- Activity:
Search the records below for the string "never", and report each line that contains it.

Saved data entries:
★ ★ ★ ★ ★
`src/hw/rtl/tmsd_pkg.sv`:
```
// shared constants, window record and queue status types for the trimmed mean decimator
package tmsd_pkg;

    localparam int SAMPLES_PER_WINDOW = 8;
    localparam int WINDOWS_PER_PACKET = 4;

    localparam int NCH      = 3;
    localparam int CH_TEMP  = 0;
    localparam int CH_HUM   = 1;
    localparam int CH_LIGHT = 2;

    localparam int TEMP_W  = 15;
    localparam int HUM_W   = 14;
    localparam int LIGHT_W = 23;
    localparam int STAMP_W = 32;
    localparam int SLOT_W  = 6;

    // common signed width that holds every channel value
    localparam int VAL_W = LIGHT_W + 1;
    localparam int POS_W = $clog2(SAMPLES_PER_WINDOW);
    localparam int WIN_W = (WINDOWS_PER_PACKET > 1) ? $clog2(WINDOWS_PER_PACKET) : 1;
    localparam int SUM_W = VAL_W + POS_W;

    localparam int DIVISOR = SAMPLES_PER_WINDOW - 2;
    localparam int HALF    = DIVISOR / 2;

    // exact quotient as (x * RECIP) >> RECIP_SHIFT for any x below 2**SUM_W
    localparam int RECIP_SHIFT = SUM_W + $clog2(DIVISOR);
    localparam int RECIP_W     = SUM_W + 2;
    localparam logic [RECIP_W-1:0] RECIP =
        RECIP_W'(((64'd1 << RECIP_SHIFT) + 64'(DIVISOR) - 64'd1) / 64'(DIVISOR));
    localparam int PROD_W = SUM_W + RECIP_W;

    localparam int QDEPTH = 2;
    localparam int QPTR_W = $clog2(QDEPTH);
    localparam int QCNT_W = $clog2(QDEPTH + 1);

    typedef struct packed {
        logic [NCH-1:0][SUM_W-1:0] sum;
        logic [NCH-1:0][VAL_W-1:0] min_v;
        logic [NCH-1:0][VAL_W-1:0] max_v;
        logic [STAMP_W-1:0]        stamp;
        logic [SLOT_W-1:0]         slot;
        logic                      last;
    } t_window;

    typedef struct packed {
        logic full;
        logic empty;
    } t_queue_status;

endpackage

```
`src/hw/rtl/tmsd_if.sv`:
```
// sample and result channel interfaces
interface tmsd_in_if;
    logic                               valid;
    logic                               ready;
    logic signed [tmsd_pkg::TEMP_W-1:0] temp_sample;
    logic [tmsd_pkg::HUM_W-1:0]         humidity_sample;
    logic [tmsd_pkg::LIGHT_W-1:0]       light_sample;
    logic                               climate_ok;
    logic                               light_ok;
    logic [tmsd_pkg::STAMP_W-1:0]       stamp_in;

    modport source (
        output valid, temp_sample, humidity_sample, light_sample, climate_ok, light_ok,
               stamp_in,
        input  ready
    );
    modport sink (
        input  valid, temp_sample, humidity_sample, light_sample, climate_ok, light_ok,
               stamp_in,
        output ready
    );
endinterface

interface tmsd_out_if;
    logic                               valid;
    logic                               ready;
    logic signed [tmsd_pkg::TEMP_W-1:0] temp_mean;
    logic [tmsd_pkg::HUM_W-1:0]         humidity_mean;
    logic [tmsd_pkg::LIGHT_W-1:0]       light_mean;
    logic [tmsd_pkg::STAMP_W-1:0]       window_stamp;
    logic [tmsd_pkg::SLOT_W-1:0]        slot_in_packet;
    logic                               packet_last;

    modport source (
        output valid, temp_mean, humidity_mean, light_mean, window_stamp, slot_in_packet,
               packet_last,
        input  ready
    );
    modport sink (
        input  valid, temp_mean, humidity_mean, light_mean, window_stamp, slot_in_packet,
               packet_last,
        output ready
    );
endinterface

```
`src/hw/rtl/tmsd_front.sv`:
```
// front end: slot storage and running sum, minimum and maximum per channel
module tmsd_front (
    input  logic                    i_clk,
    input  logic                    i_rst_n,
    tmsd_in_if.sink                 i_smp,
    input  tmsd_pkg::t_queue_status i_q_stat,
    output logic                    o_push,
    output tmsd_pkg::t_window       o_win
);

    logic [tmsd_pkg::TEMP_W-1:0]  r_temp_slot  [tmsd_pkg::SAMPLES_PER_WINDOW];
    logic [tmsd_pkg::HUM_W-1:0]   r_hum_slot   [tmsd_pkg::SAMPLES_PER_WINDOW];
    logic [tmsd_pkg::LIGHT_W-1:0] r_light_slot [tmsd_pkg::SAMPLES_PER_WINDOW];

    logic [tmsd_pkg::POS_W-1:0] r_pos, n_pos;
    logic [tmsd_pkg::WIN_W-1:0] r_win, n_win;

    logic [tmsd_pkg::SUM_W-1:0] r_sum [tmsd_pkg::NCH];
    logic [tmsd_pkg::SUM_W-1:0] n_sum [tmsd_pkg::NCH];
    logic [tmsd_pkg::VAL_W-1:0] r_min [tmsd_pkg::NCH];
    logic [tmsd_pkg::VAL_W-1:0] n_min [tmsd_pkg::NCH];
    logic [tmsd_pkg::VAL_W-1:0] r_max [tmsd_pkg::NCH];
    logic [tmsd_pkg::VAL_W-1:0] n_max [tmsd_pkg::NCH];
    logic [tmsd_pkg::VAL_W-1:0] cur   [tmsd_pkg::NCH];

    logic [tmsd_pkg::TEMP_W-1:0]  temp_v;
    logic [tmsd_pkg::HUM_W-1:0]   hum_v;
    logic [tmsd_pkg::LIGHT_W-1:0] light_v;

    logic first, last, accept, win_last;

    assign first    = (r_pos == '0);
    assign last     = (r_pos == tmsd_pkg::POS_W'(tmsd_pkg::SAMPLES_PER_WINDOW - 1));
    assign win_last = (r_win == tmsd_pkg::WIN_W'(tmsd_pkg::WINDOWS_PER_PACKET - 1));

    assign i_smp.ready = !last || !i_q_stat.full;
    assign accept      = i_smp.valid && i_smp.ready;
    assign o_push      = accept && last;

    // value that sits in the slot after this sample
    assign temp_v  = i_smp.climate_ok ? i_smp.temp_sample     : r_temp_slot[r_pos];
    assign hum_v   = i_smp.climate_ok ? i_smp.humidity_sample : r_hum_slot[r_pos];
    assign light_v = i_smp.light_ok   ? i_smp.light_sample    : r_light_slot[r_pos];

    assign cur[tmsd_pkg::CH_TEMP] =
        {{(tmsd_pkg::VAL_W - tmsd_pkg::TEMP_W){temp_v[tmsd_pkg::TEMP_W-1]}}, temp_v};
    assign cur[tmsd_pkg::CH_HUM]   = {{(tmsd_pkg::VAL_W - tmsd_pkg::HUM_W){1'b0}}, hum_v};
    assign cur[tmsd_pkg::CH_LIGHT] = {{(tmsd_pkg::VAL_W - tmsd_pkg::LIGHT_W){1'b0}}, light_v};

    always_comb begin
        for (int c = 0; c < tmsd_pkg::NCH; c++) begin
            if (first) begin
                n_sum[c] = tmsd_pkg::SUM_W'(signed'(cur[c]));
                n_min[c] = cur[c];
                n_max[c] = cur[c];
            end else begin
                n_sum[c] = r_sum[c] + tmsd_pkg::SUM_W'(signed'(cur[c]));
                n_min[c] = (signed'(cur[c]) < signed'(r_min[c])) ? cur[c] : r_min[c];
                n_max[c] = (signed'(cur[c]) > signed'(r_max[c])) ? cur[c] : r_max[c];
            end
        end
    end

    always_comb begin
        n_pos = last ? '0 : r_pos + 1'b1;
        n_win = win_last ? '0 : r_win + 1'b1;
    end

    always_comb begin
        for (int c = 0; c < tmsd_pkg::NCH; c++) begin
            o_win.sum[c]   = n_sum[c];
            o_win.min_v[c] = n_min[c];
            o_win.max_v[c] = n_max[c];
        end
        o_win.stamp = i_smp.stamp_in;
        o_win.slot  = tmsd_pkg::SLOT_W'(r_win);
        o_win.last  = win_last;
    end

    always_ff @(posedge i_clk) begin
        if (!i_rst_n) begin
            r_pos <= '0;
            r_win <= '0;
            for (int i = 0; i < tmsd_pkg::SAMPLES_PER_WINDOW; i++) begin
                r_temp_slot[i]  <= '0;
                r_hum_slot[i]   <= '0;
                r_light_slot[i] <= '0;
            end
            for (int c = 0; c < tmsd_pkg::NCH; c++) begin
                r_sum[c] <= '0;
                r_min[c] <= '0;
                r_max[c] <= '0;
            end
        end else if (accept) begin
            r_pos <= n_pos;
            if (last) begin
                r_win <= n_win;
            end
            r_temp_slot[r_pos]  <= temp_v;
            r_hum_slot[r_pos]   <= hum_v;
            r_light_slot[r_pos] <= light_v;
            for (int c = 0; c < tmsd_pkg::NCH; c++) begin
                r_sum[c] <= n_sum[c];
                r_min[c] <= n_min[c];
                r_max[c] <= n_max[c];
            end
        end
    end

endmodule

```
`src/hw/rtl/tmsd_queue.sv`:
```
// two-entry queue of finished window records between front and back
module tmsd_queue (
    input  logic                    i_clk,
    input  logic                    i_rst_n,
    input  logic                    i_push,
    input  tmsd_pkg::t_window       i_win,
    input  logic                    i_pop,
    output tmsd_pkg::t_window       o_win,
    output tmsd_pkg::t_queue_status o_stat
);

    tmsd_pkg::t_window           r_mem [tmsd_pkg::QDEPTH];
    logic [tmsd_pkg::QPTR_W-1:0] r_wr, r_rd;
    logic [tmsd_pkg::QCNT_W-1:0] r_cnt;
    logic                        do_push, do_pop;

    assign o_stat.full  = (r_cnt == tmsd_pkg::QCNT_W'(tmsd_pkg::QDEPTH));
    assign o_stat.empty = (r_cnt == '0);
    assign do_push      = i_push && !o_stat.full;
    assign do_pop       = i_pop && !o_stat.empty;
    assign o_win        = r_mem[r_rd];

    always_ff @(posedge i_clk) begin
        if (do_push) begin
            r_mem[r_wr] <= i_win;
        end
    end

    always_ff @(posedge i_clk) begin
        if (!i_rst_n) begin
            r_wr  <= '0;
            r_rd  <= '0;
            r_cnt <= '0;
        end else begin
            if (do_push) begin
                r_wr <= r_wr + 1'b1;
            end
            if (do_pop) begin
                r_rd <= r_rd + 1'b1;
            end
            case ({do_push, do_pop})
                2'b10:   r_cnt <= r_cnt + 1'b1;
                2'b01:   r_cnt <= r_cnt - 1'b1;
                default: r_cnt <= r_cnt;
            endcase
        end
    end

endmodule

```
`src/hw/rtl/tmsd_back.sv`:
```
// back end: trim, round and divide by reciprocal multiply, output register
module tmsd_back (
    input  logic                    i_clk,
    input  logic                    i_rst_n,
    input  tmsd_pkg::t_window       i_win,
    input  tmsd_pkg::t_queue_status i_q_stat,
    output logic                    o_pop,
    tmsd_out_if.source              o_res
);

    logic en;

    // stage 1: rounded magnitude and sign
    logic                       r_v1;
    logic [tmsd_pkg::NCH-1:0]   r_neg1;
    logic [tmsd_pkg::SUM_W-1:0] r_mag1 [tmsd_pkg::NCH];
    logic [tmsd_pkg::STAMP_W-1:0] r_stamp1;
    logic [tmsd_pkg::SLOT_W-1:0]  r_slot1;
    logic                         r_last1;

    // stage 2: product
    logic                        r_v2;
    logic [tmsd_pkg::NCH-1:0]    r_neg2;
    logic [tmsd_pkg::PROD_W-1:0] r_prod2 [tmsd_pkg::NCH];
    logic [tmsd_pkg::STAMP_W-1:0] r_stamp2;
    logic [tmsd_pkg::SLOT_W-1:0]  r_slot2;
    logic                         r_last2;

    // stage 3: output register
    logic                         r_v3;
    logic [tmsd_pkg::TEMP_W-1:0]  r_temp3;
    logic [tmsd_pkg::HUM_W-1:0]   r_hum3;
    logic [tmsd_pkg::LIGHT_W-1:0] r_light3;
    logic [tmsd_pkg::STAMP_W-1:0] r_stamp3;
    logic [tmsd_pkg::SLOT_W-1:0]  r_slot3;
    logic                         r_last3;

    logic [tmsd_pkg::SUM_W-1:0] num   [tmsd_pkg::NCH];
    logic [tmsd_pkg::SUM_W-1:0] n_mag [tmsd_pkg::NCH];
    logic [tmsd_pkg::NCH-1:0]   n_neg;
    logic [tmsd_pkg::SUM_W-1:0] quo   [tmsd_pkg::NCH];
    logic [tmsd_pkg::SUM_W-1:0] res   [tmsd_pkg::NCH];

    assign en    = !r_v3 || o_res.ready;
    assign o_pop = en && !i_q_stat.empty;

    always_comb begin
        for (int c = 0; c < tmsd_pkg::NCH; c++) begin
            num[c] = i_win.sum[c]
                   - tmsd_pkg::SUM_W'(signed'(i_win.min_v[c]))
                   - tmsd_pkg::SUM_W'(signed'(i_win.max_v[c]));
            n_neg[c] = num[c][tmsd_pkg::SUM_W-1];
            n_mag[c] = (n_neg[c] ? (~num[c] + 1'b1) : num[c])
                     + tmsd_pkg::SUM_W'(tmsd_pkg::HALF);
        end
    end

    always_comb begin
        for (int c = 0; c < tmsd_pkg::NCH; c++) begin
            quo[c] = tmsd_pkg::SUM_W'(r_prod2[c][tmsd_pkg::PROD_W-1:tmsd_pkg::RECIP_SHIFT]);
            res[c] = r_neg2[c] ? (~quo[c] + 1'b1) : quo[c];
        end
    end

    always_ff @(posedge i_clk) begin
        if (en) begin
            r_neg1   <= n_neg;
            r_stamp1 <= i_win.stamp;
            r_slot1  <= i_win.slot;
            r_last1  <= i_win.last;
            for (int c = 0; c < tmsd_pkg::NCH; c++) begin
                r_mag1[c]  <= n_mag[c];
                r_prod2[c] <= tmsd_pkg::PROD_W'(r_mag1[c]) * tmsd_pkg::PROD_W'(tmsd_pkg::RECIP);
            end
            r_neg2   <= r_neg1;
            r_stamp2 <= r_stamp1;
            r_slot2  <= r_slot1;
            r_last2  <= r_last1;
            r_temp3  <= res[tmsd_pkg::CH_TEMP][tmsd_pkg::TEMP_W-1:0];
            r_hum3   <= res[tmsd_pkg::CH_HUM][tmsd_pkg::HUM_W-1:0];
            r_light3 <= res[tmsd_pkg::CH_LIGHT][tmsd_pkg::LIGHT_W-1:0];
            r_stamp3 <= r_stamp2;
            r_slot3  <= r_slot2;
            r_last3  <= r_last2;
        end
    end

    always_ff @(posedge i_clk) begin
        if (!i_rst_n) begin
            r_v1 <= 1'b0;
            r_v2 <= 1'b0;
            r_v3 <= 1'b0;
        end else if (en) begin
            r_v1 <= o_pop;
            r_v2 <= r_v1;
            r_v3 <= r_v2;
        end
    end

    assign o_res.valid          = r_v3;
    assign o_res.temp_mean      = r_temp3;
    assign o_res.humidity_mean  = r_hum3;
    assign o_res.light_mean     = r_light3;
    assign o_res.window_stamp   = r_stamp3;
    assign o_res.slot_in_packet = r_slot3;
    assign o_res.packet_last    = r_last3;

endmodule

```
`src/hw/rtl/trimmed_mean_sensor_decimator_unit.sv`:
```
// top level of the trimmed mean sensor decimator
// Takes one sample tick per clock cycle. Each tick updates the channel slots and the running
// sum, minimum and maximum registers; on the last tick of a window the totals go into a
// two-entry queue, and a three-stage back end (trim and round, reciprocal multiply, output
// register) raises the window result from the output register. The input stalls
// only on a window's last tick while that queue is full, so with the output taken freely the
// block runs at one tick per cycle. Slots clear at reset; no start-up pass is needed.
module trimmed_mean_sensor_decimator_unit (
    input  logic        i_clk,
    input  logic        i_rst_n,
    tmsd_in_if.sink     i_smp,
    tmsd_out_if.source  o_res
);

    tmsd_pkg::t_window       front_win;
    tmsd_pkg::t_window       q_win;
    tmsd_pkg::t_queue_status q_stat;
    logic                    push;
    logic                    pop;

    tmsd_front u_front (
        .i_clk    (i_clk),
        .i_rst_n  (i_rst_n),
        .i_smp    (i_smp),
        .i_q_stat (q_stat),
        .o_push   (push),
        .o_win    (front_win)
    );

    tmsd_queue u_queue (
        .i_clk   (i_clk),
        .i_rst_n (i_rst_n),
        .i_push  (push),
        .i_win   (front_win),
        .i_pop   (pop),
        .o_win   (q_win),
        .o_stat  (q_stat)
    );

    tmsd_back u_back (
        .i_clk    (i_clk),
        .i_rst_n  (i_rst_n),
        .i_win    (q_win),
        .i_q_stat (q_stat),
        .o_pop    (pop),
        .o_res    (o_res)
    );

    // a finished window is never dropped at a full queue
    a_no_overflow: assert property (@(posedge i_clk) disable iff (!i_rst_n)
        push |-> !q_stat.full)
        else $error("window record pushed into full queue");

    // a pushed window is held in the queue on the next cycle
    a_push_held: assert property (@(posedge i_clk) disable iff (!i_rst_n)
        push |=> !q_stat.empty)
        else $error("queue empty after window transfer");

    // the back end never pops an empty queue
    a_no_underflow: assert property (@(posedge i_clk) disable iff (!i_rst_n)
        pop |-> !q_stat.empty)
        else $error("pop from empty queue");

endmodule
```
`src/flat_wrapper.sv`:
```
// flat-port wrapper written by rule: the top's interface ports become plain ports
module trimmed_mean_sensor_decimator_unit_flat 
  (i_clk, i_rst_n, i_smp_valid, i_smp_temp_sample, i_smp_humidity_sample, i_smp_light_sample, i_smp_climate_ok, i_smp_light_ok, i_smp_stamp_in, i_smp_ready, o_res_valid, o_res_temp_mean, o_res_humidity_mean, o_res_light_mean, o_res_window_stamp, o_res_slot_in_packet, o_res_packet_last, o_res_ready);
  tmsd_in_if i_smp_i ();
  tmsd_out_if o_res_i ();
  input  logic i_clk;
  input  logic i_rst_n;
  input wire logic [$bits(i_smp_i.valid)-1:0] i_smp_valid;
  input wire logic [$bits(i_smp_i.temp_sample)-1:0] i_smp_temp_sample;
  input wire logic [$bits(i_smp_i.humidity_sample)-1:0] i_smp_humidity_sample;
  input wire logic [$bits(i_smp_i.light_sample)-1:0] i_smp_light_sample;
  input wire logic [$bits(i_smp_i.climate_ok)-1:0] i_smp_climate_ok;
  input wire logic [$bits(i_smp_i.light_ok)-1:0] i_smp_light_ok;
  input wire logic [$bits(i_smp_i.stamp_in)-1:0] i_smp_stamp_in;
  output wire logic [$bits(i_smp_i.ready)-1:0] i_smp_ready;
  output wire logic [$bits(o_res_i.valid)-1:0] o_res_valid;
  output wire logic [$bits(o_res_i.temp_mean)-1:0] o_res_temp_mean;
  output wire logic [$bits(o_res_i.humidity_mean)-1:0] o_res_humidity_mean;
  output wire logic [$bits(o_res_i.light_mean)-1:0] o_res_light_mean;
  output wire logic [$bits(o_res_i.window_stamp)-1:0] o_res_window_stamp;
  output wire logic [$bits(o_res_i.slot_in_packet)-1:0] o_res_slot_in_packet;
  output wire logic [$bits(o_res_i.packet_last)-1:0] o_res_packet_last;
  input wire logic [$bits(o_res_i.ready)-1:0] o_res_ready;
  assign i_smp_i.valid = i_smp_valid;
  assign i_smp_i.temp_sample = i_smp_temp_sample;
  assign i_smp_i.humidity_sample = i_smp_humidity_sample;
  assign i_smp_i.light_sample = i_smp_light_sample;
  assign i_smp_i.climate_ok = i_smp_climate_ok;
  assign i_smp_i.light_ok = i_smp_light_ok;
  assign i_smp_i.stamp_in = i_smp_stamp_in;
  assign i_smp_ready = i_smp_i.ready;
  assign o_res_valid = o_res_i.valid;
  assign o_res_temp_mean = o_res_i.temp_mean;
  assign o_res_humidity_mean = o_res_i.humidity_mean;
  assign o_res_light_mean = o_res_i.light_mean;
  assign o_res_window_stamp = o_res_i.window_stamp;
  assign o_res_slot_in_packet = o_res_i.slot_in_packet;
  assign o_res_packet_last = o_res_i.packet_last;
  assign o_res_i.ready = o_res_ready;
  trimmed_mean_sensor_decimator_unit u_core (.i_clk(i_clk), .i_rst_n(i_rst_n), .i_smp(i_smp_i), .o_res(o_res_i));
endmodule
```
★ ★ ★ ★ ★
- Answer section:
    // a finished window is never dropped at a full queue
    // the back end never pops an empty queue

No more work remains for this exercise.